RECORDS FOR THE TASK -
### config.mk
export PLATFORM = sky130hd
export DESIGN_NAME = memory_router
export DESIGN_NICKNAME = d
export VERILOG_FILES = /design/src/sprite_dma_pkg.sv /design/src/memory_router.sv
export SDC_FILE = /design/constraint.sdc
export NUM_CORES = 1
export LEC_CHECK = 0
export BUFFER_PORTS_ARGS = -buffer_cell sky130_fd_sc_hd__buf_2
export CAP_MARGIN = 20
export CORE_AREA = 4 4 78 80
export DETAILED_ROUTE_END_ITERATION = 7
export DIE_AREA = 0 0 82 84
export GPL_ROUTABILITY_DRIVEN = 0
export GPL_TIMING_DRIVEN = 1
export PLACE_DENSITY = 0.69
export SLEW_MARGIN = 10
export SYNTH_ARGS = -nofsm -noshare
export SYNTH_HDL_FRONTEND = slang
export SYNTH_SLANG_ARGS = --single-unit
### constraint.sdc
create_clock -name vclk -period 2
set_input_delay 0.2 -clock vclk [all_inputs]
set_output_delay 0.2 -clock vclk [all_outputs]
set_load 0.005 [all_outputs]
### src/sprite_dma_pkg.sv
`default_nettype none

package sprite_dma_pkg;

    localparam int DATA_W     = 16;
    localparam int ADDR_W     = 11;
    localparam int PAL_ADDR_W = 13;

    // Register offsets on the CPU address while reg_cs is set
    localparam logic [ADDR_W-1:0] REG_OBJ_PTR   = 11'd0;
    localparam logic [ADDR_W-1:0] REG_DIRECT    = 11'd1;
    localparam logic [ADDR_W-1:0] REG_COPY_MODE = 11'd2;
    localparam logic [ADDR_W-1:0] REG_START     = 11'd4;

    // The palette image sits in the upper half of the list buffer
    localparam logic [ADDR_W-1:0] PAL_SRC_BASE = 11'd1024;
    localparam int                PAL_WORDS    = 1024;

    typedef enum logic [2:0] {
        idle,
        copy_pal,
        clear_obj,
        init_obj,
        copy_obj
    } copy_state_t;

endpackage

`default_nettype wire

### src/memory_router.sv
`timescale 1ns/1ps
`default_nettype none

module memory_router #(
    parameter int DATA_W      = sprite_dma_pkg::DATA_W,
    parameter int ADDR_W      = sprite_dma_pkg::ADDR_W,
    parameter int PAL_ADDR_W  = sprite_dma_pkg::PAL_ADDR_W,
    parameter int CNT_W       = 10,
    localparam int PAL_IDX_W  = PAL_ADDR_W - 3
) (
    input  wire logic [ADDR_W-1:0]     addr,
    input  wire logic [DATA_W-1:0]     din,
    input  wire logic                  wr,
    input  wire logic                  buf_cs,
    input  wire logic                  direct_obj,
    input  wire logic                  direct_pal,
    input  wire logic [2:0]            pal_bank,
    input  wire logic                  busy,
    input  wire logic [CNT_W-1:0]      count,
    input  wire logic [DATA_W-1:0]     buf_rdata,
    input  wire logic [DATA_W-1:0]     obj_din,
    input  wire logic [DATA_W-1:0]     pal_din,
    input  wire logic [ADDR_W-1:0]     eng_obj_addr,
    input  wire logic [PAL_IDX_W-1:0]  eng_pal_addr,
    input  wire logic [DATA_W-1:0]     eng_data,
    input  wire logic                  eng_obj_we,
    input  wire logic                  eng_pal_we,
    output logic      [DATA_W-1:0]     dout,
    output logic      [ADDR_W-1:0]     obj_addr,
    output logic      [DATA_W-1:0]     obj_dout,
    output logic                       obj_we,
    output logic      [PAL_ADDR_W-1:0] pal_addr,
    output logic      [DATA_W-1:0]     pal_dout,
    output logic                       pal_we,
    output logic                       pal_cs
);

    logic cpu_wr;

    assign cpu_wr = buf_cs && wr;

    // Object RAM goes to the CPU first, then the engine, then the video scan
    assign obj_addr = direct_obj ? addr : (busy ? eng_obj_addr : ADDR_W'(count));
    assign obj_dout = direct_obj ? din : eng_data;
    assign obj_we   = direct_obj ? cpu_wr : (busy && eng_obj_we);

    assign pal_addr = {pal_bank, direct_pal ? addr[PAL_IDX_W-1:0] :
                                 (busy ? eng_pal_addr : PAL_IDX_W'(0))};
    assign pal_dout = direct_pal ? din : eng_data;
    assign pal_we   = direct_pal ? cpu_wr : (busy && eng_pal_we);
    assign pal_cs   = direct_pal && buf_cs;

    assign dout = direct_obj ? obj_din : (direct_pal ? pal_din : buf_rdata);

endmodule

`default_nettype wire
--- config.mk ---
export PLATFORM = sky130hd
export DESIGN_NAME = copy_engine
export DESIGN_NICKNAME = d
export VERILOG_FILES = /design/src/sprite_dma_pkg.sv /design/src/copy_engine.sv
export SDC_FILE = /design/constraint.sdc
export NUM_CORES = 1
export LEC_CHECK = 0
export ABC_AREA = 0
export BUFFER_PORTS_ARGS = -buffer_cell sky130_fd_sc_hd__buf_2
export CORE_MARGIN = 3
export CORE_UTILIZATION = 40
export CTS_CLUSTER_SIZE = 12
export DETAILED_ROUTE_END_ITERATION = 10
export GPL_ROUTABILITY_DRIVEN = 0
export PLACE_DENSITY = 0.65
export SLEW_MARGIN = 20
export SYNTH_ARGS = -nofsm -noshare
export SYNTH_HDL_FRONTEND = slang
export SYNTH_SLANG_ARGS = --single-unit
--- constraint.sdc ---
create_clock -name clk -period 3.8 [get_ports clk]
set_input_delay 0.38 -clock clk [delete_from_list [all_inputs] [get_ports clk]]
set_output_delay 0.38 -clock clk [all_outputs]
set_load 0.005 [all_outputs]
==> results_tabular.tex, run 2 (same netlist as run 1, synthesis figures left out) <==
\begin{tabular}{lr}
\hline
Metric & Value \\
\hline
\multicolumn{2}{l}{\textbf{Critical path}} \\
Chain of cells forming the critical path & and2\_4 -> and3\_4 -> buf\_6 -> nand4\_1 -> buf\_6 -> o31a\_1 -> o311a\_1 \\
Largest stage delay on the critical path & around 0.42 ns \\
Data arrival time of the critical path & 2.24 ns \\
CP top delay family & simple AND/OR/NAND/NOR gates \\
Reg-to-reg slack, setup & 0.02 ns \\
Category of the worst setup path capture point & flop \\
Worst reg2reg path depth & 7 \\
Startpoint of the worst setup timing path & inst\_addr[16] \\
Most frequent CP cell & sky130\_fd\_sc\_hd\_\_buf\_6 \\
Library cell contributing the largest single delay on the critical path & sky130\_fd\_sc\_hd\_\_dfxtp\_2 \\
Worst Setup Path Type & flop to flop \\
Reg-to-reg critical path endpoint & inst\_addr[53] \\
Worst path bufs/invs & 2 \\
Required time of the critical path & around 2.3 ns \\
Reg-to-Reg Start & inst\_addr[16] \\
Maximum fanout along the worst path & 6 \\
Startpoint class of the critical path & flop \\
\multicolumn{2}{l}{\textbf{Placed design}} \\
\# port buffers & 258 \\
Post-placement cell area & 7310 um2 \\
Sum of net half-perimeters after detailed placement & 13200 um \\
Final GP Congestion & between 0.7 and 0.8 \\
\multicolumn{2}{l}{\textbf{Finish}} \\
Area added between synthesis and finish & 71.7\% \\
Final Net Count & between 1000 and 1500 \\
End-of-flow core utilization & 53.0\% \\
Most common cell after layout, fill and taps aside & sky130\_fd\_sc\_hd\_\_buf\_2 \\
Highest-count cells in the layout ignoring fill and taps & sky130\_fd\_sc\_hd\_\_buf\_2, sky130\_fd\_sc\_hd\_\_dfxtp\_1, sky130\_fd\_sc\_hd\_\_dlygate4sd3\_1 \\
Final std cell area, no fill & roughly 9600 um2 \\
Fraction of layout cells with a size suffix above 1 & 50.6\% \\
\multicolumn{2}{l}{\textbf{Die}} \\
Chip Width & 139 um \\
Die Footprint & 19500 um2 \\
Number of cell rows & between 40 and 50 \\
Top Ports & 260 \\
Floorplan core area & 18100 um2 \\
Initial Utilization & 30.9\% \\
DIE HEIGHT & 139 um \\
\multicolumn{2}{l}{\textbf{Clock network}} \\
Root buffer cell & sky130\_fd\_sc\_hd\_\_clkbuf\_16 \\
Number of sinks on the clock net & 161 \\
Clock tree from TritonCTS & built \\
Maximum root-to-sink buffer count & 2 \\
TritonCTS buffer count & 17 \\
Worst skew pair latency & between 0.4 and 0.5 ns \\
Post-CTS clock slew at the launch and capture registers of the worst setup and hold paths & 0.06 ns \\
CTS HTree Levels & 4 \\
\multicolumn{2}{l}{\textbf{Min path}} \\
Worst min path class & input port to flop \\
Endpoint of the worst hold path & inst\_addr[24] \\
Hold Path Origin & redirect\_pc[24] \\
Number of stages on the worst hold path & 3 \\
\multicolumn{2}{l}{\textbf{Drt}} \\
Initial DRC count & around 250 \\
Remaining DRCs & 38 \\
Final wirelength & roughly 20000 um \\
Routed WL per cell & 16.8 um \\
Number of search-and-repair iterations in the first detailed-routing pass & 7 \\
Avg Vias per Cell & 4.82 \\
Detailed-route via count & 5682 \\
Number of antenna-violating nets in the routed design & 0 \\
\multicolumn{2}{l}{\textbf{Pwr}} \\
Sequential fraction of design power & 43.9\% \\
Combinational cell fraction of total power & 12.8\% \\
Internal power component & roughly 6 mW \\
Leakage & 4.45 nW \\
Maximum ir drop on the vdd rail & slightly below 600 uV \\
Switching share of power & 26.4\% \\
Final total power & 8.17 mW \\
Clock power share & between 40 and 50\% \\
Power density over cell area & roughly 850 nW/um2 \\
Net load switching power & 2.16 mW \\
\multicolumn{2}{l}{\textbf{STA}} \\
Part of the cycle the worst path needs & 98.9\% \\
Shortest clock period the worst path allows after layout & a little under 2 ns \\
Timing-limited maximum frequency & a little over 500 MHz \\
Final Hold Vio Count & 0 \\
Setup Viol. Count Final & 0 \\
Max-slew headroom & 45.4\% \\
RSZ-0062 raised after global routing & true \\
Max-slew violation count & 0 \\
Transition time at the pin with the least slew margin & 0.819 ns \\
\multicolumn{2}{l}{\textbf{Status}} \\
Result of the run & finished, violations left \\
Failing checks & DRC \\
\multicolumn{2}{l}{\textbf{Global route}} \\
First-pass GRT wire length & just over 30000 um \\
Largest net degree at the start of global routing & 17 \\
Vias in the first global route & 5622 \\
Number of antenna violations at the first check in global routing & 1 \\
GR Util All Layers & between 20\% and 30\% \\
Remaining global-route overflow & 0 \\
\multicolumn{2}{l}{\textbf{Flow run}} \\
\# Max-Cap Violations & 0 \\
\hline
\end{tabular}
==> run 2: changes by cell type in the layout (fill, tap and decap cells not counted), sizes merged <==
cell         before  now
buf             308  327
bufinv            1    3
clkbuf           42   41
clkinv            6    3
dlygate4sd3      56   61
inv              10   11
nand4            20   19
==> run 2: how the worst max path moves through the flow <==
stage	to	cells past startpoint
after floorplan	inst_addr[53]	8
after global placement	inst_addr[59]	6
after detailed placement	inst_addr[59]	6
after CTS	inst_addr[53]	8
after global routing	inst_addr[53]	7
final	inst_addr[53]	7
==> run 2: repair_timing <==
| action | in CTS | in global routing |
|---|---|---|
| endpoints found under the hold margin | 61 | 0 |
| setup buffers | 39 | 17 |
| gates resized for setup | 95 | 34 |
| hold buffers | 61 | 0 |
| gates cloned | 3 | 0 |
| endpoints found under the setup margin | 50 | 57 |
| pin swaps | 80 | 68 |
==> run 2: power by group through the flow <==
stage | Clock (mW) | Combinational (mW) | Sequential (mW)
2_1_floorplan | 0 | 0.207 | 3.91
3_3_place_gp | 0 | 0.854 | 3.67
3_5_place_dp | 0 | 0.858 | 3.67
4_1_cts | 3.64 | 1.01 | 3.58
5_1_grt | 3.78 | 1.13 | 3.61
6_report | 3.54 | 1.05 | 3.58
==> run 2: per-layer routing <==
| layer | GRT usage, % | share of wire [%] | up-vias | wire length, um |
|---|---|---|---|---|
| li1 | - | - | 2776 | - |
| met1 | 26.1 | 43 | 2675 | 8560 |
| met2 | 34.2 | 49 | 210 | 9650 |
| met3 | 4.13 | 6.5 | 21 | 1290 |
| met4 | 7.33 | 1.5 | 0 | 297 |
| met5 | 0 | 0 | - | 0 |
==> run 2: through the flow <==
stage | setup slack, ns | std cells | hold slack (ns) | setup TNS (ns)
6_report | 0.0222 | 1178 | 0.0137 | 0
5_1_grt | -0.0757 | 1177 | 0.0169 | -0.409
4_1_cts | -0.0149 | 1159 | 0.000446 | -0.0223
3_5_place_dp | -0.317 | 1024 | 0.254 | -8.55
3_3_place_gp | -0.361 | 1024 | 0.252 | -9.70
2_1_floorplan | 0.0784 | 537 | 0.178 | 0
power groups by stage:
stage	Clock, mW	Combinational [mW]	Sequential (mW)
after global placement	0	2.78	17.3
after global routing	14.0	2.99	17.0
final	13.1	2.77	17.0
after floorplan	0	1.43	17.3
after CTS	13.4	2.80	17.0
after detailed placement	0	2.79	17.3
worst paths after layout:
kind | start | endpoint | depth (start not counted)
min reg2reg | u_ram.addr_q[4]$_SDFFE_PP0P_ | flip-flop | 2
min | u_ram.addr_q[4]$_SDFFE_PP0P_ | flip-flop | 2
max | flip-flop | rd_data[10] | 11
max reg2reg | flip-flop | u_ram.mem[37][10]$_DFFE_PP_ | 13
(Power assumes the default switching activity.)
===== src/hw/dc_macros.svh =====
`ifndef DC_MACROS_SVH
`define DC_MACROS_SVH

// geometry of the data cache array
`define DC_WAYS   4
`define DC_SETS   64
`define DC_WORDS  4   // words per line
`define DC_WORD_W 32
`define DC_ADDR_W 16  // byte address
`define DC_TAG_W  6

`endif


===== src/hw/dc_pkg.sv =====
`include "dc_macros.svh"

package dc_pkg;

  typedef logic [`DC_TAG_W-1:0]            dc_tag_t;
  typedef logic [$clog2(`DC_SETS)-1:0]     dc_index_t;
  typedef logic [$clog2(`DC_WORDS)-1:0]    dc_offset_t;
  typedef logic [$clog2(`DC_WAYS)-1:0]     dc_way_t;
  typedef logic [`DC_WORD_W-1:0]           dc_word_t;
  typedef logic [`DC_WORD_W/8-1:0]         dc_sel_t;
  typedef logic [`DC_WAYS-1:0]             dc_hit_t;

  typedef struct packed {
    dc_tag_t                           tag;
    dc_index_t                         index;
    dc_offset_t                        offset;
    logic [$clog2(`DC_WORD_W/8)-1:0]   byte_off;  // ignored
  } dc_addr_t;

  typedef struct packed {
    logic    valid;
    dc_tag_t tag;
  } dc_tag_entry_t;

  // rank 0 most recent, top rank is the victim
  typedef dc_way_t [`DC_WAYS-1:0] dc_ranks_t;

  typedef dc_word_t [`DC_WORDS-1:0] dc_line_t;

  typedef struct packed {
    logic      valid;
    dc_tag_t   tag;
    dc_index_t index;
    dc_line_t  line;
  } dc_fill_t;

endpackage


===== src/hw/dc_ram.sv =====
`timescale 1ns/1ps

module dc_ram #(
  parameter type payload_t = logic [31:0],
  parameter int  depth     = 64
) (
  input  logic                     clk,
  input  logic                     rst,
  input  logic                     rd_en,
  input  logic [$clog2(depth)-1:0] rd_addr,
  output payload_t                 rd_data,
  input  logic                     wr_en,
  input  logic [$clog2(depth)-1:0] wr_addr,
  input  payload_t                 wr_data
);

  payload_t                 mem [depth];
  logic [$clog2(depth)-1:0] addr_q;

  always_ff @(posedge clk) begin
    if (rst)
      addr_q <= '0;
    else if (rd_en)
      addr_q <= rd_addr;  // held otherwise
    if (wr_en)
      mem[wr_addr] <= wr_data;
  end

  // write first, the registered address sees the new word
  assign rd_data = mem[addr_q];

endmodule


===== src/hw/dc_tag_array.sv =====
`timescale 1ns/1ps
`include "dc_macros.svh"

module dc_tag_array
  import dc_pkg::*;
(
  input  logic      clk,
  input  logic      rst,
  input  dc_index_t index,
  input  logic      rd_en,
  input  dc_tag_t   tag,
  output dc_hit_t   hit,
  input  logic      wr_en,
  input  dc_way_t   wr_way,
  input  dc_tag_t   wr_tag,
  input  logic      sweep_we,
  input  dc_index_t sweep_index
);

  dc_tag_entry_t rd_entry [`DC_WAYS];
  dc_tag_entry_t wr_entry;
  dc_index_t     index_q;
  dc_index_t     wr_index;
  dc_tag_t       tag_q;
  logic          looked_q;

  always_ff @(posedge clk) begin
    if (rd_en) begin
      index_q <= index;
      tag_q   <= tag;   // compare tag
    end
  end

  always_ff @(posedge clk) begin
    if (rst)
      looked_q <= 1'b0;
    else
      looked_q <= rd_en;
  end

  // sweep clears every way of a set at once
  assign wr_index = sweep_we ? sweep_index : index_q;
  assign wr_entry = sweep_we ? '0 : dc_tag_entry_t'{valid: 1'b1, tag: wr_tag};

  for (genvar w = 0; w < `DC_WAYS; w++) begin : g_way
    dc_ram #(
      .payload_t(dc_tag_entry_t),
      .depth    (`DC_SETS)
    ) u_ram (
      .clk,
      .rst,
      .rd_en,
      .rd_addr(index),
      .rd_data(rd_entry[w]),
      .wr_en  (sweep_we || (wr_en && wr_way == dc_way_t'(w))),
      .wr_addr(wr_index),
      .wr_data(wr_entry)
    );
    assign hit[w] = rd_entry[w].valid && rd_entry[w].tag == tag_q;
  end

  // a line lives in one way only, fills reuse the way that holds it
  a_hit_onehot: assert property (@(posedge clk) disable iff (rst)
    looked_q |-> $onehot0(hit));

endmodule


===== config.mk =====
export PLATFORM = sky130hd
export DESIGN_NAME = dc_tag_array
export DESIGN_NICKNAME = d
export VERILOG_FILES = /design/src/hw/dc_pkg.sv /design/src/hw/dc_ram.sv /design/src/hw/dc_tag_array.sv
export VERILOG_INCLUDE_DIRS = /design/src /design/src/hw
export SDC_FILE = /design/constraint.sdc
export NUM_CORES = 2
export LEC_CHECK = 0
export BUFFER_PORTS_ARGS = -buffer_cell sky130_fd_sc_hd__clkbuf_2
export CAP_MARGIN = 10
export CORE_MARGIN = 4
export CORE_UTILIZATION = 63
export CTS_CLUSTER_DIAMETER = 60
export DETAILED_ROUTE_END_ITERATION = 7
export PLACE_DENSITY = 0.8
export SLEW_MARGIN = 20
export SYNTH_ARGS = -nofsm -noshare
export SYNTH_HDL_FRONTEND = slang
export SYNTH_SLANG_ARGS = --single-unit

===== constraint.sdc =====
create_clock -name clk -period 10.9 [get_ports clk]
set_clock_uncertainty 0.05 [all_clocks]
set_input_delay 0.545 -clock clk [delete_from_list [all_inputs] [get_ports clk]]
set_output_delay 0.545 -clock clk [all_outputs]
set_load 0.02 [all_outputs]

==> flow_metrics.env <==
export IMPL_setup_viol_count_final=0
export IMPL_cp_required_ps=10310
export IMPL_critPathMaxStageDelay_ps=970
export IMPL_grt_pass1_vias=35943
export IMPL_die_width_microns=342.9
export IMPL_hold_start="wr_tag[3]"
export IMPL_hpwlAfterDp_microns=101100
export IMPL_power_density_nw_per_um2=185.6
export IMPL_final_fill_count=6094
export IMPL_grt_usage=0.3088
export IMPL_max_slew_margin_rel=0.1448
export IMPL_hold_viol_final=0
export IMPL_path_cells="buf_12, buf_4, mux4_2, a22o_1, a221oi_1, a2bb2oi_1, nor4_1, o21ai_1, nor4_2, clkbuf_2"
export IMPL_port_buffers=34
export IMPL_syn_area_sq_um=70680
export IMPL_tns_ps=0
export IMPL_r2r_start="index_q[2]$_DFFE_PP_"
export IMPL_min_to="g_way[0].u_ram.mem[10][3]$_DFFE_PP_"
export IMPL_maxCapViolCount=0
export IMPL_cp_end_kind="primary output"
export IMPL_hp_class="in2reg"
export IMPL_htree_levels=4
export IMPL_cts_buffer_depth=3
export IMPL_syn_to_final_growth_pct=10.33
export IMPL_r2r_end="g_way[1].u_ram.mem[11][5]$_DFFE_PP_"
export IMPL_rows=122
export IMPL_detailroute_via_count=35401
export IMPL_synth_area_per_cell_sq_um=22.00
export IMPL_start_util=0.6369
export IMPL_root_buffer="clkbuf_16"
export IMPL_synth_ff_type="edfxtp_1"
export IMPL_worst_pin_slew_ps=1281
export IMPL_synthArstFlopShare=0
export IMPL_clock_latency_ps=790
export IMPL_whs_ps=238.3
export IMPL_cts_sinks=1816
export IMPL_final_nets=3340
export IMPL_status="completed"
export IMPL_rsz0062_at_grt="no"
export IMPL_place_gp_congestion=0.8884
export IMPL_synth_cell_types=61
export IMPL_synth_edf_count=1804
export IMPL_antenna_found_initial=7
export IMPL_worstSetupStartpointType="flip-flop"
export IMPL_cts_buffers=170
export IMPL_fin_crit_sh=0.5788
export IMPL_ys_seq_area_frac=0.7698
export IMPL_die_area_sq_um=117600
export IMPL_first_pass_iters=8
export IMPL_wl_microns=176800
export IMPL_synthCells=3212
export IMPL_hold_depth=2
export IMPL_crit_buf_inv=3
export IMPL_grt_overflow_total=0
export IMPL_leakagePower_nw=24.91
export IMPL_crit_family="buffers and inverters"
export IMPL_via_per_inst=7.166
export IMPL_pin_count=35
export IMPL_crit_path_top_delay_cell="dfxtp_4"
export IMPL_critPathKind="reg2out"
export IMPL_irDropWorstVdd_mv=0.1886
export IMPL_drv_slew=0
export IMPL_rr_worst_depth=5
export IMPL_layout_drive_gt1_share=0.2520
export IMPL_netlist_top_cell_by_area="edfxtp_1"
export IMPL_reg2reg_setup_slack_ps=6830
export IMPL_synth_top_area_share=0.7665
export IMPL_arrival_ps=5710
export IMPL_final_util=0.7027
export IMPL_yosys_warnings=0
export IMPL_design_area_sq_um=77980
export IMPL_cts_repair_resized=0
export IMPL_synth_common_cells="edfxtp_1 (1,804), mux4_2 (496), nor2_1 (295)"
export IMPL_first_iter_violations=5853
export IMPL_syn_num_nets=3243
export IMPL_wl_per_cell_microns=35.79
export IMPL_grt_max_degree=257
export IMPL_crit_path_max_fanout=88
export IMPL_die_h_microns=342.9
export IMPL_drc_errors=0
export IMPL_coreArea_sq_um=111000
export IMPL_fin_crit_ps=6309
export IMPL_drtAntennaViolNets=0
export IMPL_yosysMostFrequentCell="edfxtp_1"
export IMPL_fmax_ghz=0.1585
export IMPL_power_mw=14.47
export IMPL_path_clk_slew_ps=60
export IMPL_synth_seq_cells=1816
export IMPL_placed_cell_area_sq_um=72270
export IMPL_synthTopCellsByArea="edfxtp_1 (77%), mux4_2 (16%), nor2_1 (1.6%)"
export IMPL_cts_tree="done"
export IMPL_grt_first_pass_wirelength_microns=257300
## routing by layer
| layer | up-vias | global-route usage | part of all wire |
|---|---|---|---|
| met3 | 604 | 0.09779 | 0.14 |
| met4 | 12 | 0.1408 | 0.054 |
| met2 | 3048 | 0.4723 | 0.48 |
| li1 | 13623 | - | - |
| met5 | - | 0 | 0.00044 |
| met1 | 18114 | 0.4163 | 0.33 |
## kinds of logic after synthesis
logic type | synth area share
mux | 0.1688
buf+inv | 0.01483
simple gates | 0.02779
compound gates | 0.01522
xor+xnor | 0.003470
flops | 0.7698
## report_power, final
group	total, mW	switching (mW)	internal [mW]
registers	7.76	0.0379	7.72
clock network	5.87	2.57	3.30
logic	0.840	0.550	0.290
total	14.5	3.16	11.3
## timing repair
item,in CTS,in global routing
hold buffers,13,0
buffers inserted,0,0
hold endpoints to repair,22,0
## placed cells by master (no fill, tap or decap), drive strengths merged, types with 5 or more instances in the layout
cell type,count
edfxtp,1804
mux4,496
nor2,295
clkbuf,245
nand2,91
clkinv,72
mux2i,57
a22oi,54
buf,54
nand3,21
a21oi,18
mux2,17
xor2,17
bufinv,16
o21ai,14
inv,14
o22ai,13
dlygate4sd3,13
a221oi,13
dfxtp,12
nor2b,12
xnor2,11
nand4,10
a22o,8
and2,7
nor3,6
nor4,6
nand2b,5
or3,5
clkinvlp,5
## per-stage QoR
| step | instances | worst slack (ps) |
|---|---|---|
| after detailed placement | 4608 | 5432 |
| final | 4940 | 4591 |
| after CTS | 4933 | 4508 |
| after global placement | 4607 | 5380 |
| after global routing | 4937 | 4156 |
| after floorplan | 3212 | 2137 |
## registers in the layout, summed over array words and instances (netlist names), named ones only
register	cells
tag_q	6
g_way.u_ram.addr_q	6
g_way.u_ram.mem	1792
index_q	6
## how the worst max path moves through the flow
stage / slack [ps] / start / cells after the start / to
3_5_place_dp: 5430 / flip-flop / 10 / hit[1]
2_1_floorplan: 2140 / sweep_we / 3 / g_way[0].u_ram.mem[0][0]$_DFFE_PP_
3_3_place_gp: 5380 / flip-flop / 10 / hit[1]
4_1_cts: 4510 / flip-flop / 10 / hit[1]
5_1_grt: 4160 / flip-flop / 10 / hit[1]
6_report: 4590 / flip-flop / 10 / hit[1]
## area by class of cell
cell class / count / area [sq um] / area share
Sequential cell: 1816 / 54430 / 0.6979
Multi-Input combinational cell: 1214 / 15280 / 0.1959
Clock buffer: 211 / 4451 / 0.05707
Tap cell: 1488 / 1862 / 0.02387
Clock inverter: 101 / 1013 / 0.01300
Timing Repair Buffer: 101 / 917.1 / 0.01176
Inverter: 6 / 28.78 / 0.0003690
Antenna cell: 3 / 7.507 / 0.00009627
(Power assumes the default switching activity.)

WHAT IS BEING ASKED - Give again exactly, and only, the lines above starting at the one with "Endpoint of the" and ending at the one with "Power density over".

ANSWER FOR THE TASK -
Endpoint of the worst hold path & inst\_addr[24] \\
Hold Path Origin & redirect\_pc[24] \\
Number of stages on the worst hold path & 3 \\
\multicolumn{2}{l}{\textbf{Drt}} \\
Initial DRC count & around 250 \\
Remaining DRCs & 38 \\
Final wirelength & roughly 20000 um \\
Routed WL per cell & 16.8 um \\
Number of search-and-repair iterations in the first detailed-routing pass & 7 \\
Avg Vias per Cell & 4.82 \\
Detailed-route via count & 5682 \\
Number of antenna-violating nets in the routed design & 0 \\
\multicolumn{2}{l}{\textbf{Pwr}} \\
Sequential fraction of design power & 43.9\% \\
Combinational cell fraction of total power & 12.8\% \\
Internal power component & roughly 6 mW \\
Leakage & 4.45 nW \\
Maximum ir drop on the vdd rail & slightly below 600 uV \\
Switching share of power & 26.4\% \\
Final total power & 8.17 mW \\
Clock power share & between 40 and 50\% \\
Power density over cell area & roughly 850 nW/um2 \\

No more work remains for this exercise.